$ cat src/otpct_pkg.sv
// Shared constants and types for the customer trim word access link.
package otpct_pkg;

    localparam int unsigned ADDR_W = 8;
    localparam int unsigned WORD_W = 24;
    localparam logic [7:0] TRIM_ONE_ADDR = 8'h3E;
    localparam logic [7:0] TRIM_TWO_ADDR = 8'h3F;
    localparam logic [23:0] TRIM_RESET = 24'h000000;

    // Operation code field at the top of each trim word.
    localparam int unsigned OP_MSB = 23;
    localparam int unsigned OP_LSB = 21;
    localparam logic [2:0] OP_STD_READ = 3'h1;
    localparam logic [2:0] OP_MARGIN_READ = 3'h2;
    localparam logic [2:0] OP_BLANK_CHECK = 3'h3;
    localparam logic [2:0] OP_BURN = 3'h4;
    localparam logic [2:0] OP_END_TRIM = 3'h7;

    // Fields of the first trim word.
    localparam int unsigned SETPOINT_MSB = 20;
    localparam int unsigned SETPOINT_LSB = 14;
    localparam int unsigned LIMIT_MSB = 13;
    localparam int unsigned LIMIT_LSB = 12;
    localparam int unsigned FREQ_MSB = 11;
    localparam int unsigned FREQ_LSB = 9;
    localparam int unsigned MOD_MSB = 8;
    localparam int unsigned MOD_LSB = 7;
    localparam int unsigned DEV_MSB = 6;
    localparam int unsigned DEV_LSB = 5;

    // Fields of the second trim word.
    localparam int unsigned PHASE_MSB = 20;
    localparam int unsigned PHASE_LSB = 19;
    localparam int unsigned MS_BIT = 18;
    localparam int unsigned DIS_MSB = 17;
    localparam int unsigned DIS_LSB = 16;
    localparam int unsigned SLOPE_MSB = 15;
    localparam int unsigned SLOPE_LSB = 10;
    localparam int unsigned GAIN_MSB = 9;
    localparam int unsigned GAIN_LSB = 8;
    localparam int unsigned AMP_DIS_BIT = 7;
    localparam int unsigned DITH_BIT = 6;
    localparam int unsigned DONE_BIT = 5;
    localparam int unsigned PAR_BIT = 0;

    // Fuse cells back bits 20 down to 5; bits 4 to 1 are reserved and read zero.
    localparam int unsigned CELL_MSB = 20;
    localparam int unsigned CELL_LSB = 5;
    localparam logic [1:0] LVL_MAX = 2'h3;
    localparam logic [1:0] STD_THRESH = 2'h1;
    localparam logic [1:0] MARGIN_THRESH = 2'h2;
    localparam logic [1:0] BLANK_THRESH = 2'h1;
    localparam logic [1:0] MAX_BURNS = 2'h3;

    // Host controller registers on AHB-Lite, byte offsets.
    localparam logic [3:0] HOST_CMD_OFF = 4'h0;
    localparam logic [3:0] HOST_WDATA_OFF = 4'h4;
    localparam logic [3:0] HOST_STATUS_OFF = 4'h8;
    localparam logic [3:0] HOST_RDATA_OFF = 4'hC;
    localparam int unsigned CMD_WRITE_BIT = 8;
    localparam int unsigned STAT_BUSY = 0;
    localparam int unsigned STAT_REFUSED = 1;
    localparam int unsigned STAT_SEQ_ERR = 2;
    localparam int unsigned STAT_BLANK_FIRST = 3;
    localparam int unsigned STAT_BURN_LSB = 4;
    localparam int unsigned STAT_MARGIN_OK = 6;
    localparam int unsigned STAT_FINAL_BLANK = 7;

    typedef enum logic [1:0] {
        LNK_IDLE = 2'b00,
        LNK_REQ = 2'b01,
        LNK_FIN = 2'b11
    } otpct_link_state_type;

endpackage

$ cat src/otpct_if.sv
// Word-level link between the trim host controller and the trim access logic.
`timescale 1ns/1ns
interface otpct_if;
    logic req;
    logic write;
    logic [7:0] addr;
    logic [23:0] wdata;
    logic ack;
    logic refused;
    logic [23:0] rdata;

    modport dev (
        input req,
        input write,
        input addr,
        input wdata,
        output ack,
        output refused,
        output rdata
    );

    modport host (
        output req,
        output write,
        output addr,
        output wdata,
        input ack,
        input refused,
        input rdata
    );
endinterface

$ cat src/otpct_parity.sv
// Odd parity bit generator over bits 23 down to 1 of a trim word.
`timescale 1ns/1ns
module otpct_parity (
    input wire logic [23:1] data,
    output logic par
);
    // The bit makes the count of ones over the whole word odd.
    assign par = ~(^data);
endmodule

$ cat src/otpct_device.sv
// Trim word access logic: two trim registers, fuse cell array and opcode handling.
// Notes on behaviour
// - Opcode field selects read, margin, blank, burn, end.
// - Access only in normal state, not after end.
// - First word field layout, reserved bits zero.
// - Second word field layout with end flag.
// - Sender puts odd parity in bit zero.
// - Unwritten cell reads zero, written reads one.
// - Blank check reads every cell of both words.
// - Margin read uses a stricter written threshold.
// - Host starts with a blank check.
// - Host loads bits, then issues burn.
// - Host burns at most three times.
// - Host verifies with a margin read.
// - Host finishes with another blank check.
//
// The AHB-Lite interface to the registers was left to the implementer.
`timescale 1ns/1ns
module otpct_device (
    input wire logic hclk,
    input wire logic hresetn,
    otpct_if.dev link,
    input wire logic normal_operating_state,
    output logic trim_final,
    output logic [6:0] default_output_setpoint,
    output logic [1:0] default_current_limit,
    output logic [2:0] default_switch_frequency,
    output logic [1:0] default_dither_modulation,
    output logic [1:0] default_dither_deviation,
    output logic [1:0] default_phase_count,
    output logic default_master_slave,
    output logic [1:0] default_converter_disable,
    output logic [5:0] default_slope_control,
    output logic [1:0] default_amp_gain,
    output logic default_amp_disable,
    output logic default_dither_enable,
    output logic trim_done_flag
);

    typedef logic [otpct_pkg::CELL_MSB:otpct_pkg::CELL_LSB][1:0] otpct_cells_type;

    typedef struct packed {
        logic [2:0] mode_sync;
        logic mode_ok;
        logic [1:0][23:0] word;
        otpct_cells_type [1:0] cells;
        logic done;
        logic ack;
        logic refused;
        logic [23:0] rdata;
    } otpct_dev_state_type;

    otpct_dev_state_type cur_ff;
    otpct_dev_state_type nxt_cur;
    logic wr_par;
    logic rd_par;
    logic [23:0] rd_word;

    ////////////////////////////////////////////////////////////////////////////////
    // Cell sensing: a cell reads one once its burn level reaches the threshold.

    // Sense every cell of one word against a threshold, giving word bit positions.
    function automatic logic [23:0] sense_word(input otpct_cells_type cells, input logic [1:0] thresh);
        logic [23:0] bits;
        bits = otpct_pkg::TRIM_RESET;
        for (int i = otpct_pkg::CELL_LSB; i <= otpct_pkg::CELL_MSB; i++) begin
            bits[i] = (cells[i] >= thresh);
        end
        return bits;
    endfunction

    // Field bits kept by a register load; reserved bits and the parity bit stay zero.
    function automatic logic [23:0] field_bits(input logic [23:0] w);
        logic [23:0] f;
        f = otpct_pkg::TRIM_RESET;
        f[otpct_pkg::CELL_MSB:otpct_pkg::CELL_LSB] = w[otpct_pkg::CELL_MSB:otpct_pkg::CELL_LSB];
        return f;
    endfunction

    ////////////////////////////////////////////////////////////////////////////////
    // Parity: check of the incoming word and generation for the outgoing one.

    otpct_parity u_wr_par (
        .data(link.wdata[23:1]),
        .par(wr_par)
    );

    // Read data shows the addressed register with a fresh parity bit.
    assign rd_word = (link.addr == otpct_pkg::TRIM_TWO_ADDR) ? cur_ff.word[1] : cur_ff.word[0];

    otpct_parity u_rd_par (
        .data(rd_word[23:1]),
        .par(rd_par)
    );

    ////////////////////////////////////////////////////////////////////////////////
    // Next state.

    // A request is served once: the answer pulse lands one cycle after req rises and
    // the host drops req on it, so a held req never runs an operation twice.
    always_comb begin
        logic sel;
        logic hit;
        logic granted;
        logic [2:0] op;
        logic [23:0] bits;
        logic [23:0] done_bits;
        sel = 1'b0;
        hit = 1'b0;
        granted = 1'b0;
        op = link.wdata[otpct_pkg::OP_MSB:otpct_pkg::OP_LSB];
        bits = otpct_pkg::TRIM_RESET;
        done_bits = sense_word(cur_ff.cells[1], otpct_pkg::STD_THRESH);
        nxt_cur = cur_ff;
        nxt_cur.ack = 1'b0;
        nxt_cur.refused = 1'b0;

        // The mode pin is taken only once the second and third stages agree.
        nxt_cur.mode_sync = {cur_ff.mode_sync[1:0], normal_operating_state};
        if (cur_ff.mode_sync[1] == cur_ff.mode_sync[2]) begin
            nxt_cur.mode_ok = cur_ff.mode_sync[2];
        end

        // An end flag found in a register or burned into its cell makes the trim final.
        if (cur_ff.word[1][otpct_pkg::DONE_BIT] || done_bits[otpct_pkg::DONE_BIT]) begin
            nxt_cur.done = 1'b1;
        end

        hit = (link.addr == otpct_pkg::TRIM_ONE_ADDR) || (link.addr == otpct_pkg::TRIM_TWO_ADDR);
        sel = (link.addr == otpct_pkg::TRIM_TWO_ADDR);
        granted = cur_ff.mode_ok && !cur_ff.done && hit;

        if (link.req && !cur_ff.ack) begin
            nxt_cur.ack = 1'b1;
            nxt_cur.rdata = otpct_pkg::TRIM_RESET;
            if (!granted) begin
                nxt_cur.refused = 1'b1;
            end else if (!link.write) begin
                nxt_cur.rdata = {rd_word[23:1], rd_par};
            end else if (link.wdata[otpct_pkg::PAR_BIT] != wr_par) begin
                // A corrupted word must not start a burn, so it changes nothing.
                nxt_cur.refused = 1'b1;
            end else begin
                nxt_cur.word[sel][otpct_pkg::OP_MSB:otpct_pkg::OP_LSB] = op;
                case (op)
                    otpct_pkg::OP_STD_READ: begin
                        bits = sense_word(cur_ff.cells[sel], otpct_pkg::STD_THRESH);
                        nxt_cur.word[sel] = {op, bits[20:0]};
                    end
                    otpct_pkg::OP_MARGIN_READ: begin
                        bits = sense_word(cur_ff.cells[sel], otpct_pkg::MARGIN_THRESH);
                        nxt_cur.word[sel] = {op, bits[20:0]};
                    end
                    otpct_pkg::OP_BLANK_CHECK: begin
                        // Both words are sensed so that every cell is covered at once.
                        for (int w = 0; w < 2; w++) begin
                            bits = sense_word(cur_ff.cells[w], otpct_pkg::BLANK_THRESH);
                            nxt_cur.word[w] = {op, bits[20:0]};
                        end
                    end
                    otpct_pkg::OP_BURN: begin
                        bits = field_bits(link.wdata);
                        nxt_cur.word[sel] = {op, bits[20:0]};
                        // Each burn strengthens the selected cells; the level saturates.
                        for (int i = otpct_pkg::CELL_LSB; i <= otpct_pkg::CELL_MSB; i++) begin
                            if (bits[i] && cur_ff.cells[sel][i] != otpct_pkg::LVL_MAX) begin
                                nxt_cur.cells[sel][i] = cur_ff.cells[sel][i] + 2'h1;
                            end
                        end
                    end
                    otpct_pkg::OP_END_TRIM: begin
                        nxt_cur.done = 1'b1;
                    end
                    default: begin
                        nxt_cur.word[sel][otpct_pkg::OP_MSB:otpct_pkg::OP_LSB] = op;
                    end
                endcase
            end
        end
    end

    ////////////////////////////////////////////////////////////////////////////////
    // State register.

    // The fuse levels reset with the logic; a real array keeps them through power down.
    always_ff @(posedge hclk or negedge hresetn) begin
        if (!hresetn) begin
            cur_ff <= '0;
        end else begin
            cur_ff <= nxt_cur;
        end
    end

    ////////////////////////////////////////////////////////////////////////////////
    // Outputs, all from flip-flops.

    // Link answer.
    assign link.ack = cur_ff.ack;
    assign link.refused = cur_ff.refused;
    assign link.rdata = cur_ff.rdata;

    // Trim defaults as held in the two registers.
    assign trim_final = cur_ff.done;
    assign default_output_setpoint = cur_ff.word[0][otpct_pkg::SETPOINT_MSB:otpct_pkg::SETPOINT_LSB];
    assign default_current_limit = cur_ff.word[0][otpct_pkg::LIMIT_MSB:otpct_pkg::LIMIT_LSB];
    assign default_switch_frequency = cur_ff.word[0][otpct_pkg::FREQ_MSB:otpct_pkg::FREQ_LSB];
    assign default_dither_modulation = cur_ff.word[0][otpct_pkg::MOD_MSB:otpct_pkg::MOD_LSB];
    assign default_dither_deviation = cur_ff.word[0][otpct_pkg::DEV_MSB:otpct_pkg::DEV_LSB];
    assign default_phase_count = cur_ff.word[1][otpct_pkg::PHASE_MSB:otpct_pkg::PHASE_LSB];
    assign default_master_slave = cur_ff.word[1][otpct_pkg::MS_BIT];
    assign default_converter_disable = cur_ff.word[1][otpct_pkg::DIS_MSB:otpct_pkg::DIS_LSB];
    assign default_slope_control = cur_ff.word[1][otpct_pkg::SLOPE_MSB:otpct_pkg::SLOPE_LSB];
    assign default_amp_gain = cur_ff.word[1][otpct_pkg::GAIN_MSB:otpct_pkg::GAIN_LSB];
    assign default_amp_disable = cur_ff.word[1][otpct_pkg::AMP_DIS_BIT];
    assign default_dither_enable = cur_ff.word[1][otpct_pkg::DITH_BIT];
    assign trim_done_flag = cur_ff.word[1][otpct_pkg::DONE_BIT];

endmodule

→ Exercise brief
In the records above, find the line with "localparam int unsigned SLOPE_MSB = 15;"; write out exactly that line and each one after it, stopping after the line with "localparam logic [1:0] STD_THRESH = 2'h1;".

→ Answer for the task
    localparam int unsigned SLOPE_MSB = 15;
    localparam int unsigned SLOPE_LSB = 10;
    localparam int unsigned GAIN_MSB = 9;
    localparam int unsigned GAIN_LSB = 8;
    localparam int unsigned AMP_DIS_BIT = 7;
    localparam int unsigned DITH_BIT = 6;
    localparam int unsigned DONE_BIT = 5;
    localparam int unsigned PAR_BIT = 0;

    // Fuse cells back bits 20 down to 5; bits 4 to 1 are reserved and read zero.
    localparam int unsigned CELL_MSB = 20;
    localparam int unsigned CELL_LSB = 5;
    localparam logic [1:0] LVL_MAX = 2'h3;
    localparam logic [1:0] STD_THRESH = 2'h1;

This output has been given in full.